Assignment
Which lines of the data include the string "declaration"? List them all.

Task material
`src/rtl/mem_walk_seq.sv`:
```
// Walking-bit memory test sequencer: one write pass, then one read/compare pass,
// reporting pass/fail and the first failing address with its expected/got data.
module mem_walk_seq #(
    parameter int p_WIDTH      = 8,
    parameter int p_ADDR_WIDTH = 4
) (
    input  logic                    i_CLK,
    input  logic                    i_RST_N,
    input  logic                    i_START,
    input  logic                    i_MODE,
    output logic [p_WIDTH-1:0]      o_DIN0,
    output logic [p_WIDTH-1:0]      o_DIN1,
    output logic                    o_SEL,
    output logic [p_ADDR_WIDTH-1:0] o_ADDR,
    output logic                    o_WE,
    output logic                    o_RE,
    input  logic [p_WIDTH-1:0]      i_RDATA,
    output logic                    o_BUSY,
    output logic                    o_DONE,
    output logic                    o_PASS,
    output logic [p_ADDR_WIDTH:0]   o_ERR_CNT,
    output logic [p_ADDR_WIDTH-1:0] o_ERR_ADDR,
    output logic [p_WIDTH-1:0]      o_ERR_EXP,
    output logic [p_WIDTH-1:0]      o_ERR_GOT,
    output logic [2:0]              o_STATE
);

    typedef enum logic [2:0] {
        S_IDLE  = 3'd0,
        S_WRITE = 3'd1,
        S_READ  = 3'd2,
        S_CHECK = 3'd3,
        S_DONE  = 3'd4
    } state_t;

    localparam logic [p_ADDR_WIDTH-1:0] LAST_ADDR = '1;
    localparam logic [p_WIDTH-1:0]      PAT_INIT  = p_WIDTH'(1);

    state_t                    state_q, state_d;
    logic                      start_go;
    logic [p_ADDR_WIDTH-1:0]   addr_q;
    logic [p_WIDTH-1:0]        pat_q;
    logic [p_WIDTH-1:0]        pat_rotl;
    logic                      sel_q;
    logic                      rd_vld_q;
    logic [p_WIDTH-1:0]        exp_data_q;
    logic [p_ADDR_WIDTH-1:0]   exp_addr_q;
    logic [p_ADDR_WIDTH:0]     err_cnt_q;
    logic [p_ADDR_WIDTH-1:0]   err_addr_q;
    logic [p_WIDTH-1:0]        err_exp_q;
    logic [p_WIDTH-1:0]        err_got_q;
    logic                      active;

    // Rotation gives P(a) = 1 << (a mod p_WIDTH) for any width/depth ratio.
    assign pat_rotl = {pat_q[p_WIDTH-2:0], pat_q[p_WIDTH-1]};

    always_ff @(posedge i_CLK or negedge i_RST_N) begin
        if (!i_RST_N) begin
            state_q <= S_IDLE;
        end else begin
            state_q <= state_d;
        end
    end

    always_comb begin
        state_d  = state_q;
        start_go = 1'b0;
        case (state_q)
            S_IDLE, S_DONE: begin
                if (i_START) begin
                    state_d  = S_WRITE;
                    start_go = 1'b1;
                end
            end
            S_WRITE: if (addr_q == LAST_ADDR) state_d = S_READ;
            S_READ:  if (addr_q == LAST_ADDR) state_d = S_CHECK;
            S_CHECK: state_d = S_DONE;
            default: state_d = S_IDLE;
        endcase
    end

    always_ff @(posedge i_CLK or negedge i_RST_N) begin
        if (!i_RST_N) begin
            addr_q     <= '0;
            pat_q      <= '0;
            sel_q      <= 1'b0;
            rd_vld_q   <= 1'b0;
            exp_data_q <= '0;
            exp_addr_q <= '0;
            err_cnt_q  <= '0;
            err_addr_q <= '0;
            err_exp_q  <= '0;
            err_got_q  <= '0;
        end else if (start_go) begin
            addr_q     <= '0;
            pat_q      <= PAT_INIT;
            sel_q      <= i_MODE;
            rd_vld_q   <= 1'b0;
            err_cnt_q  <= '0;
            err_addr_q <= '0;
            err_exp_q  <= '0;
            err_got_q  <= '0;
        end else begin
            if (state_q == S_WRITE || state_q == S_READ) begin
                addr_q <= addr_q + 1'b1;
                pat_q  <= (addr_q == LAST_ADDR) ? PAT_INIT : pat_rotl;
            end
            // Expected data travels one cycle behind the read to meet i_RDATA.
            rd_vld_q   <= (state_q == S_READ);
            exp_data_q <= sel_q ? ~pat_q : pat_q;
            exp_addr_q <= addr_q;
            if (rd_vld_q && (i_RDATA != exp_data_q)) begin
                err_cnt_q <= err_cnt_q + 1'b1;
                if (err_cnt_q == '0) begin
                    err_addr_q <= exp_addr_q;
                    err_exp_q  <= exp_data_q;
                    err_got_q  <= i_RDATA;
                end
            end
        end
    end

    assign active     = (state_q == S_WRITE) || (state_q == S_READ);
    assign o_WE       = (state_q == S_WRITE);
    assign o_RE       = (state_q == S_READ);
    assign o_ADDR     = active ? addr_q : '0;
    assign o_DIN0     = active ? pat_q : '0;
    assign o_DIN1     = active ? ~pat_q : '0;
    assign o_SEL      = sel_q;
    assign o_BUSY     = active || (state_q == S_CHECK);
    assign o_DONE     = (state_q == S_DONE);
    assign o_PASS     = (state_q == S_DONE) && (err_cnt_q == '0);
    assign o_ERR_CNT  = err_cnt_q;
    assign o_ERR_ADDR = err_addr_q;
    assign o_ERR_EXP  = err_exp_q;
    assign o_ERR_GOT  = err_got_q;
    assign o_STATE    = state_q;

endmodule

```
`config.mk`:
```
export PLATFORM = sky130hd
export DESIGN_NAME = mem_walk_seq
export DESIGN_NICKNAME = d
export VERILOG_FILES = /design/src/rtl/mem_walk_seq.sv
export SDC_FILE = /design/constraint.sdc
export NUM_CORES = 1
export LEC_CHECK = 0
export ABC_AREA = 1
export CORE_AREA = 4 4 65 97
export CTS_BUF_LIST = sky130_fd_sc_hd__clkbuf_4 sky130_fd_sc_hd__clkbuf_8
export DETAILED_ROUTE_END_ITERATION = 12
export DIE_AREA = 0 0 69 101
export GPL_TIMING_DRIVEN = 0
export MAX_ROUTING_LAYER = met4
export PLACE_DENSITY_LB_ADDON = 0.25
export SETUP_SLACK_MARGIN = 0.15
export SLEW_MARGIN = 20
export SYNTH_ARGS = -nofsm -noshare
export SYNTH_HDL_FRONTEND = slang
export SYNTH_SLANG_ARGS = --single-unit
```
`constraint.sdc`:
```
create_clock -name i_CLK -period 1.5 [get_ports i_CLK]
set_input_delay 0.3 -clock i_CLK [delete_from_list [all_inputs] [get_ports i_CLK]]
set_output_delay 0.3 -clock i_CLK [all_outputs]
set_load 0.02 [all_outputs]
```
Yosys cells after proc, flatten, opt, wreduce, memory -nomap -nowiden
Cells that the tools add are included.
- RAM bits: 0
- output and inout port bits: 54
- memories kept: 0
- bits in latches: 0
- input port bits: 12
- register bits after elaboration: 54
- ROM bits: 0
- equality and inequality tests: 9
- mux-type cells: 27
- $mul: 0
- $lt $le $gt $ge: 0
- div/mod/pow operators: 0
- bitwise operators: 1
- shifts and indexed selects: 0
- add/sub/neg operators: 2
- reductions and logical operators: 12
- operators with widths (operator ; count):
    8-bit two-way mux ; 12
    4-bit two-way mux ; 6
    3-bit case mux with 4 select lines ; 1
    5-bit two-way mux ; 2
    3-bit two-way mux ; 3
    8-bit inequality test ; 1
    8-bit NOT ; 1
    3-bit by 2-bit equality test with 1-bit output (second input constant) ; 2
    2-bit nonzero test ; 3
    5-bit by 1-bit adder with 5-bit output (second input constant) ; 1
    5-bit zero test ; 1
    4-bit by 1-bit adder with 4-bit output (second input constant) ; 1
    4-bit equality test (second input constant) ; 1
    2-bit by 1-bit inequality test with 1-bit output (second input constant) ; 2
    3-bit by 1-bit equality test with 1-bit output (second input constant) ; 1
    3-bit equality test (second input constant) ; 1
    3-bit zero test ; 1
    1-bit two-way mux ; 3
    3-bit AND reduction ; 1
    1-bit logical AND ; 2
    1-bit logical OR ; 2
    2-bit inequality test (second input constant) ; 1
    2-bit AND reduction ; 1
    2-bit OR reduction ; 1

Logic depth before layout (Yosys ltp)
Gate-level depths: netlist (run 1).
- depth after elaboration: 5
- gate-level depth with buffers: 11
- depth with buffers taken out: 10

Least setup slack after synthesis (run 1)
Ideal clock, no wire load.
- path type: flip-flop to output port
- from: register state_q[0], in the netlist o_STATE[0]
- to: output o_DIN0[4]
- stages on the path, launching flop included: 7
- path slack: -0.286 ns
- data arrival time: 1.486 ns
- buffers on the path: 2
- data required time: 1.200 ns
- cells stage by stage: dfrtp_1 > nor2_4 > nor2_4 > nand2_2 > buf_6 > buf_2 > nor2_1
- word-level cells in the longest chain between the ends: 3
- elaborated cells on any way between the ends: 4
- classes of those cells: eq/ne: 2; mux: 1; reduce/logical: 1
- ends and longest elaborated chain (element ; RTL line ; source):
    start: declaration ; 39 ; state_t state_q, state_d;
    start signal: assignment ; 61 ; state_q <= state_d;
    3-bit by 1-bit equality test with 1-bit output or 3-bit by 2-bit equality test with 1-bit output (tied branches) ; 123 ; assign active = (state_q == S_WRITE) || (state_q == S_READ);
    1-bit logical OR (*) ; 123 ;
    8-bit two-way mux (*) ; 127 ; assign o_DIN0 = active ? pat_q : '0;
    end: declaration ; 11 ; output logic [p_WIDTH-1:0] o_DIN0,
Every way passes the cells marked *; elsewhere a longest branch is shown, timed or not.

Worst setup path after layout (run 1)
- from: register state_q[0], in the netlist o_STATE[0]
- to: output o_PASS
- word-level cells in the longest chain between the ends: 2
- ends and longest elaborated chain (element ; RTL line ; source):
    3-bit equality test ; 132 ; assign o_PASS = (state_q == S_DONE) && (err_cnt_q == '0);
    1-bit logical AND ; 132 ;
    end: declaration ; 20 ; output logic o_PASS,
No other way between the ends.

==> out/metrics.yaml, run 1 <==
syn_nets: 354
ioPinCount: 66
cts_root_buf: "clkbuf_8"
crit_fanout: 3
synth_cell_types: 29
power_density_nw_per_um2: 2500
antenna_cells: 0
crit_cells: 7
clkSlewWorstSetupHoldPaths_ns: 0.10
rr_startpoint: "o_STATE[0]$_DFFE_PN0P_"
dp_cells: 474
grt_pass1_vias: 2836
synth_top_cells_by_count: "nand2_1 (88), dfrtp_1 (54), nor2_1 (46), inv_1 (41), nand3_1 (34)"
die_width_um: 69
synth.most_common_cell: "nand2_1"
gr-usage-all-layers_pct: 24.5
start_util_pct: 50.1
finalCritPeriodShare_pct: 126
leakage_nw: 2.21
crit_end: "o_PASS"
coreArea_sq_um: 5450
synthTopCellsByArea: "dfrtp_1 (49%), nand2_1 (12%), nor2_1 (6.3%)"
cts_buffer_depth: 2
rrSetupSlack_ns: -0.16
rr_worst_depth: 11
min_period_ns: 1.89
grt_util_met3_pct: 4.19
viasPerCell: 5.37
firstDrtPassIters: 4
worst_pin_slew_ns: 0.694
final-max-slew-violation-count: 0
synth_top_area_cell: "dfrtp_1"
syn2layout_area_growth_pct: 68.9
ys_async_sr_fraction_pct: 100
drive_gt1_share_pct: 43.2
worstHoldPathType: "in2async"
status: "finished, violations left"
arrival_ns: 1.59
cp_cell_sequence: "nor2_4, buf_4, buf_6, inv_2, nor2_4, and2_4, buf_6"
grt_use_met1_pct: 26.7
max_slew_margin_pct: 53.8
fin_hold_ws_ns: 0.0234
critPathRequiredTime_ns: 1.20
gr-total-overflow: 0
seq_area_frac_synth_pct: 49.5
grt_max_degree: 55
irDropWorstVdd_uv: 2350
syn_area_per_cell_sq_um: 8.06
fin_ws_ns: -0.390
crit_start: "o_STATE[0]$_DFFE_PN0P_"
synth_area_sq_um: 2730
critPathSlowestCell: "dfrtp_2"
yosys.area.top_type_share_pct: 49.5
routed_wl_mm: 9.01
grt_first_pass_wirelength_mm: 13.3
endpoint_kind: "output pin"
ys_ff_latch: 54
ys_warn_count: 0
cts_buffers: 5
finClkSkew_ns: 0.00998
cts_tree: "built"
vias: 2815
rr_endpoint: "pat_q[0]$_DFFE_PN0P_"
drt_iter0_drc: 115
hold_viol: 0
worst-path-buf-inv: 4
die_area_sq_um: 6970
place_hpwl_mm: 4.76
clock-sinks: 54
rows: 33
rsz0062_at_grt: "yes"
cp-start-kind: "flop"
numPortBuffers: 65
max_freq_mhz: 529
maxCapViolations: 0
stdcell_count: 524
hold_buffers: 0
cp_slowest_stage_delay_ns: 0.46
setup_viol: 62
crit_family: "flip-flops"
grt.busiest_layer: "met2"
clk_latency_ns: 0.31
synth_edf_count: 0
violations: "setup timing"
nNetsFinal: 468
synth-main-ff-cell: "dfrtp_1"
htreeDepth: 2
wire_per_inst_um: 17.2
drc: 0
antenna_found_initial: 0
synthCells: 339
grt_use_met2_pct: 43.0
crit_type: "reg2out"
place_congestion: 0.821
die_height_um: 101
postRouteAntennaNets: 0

Exercise result
    start: declaration ; 39 ; state_t state_q, state_d;
    end: declaration ; 11 ; output logic [p_WIDTH-1:0] o_DIN0,
    end: declaration ; 20 ; output logic o_PASS,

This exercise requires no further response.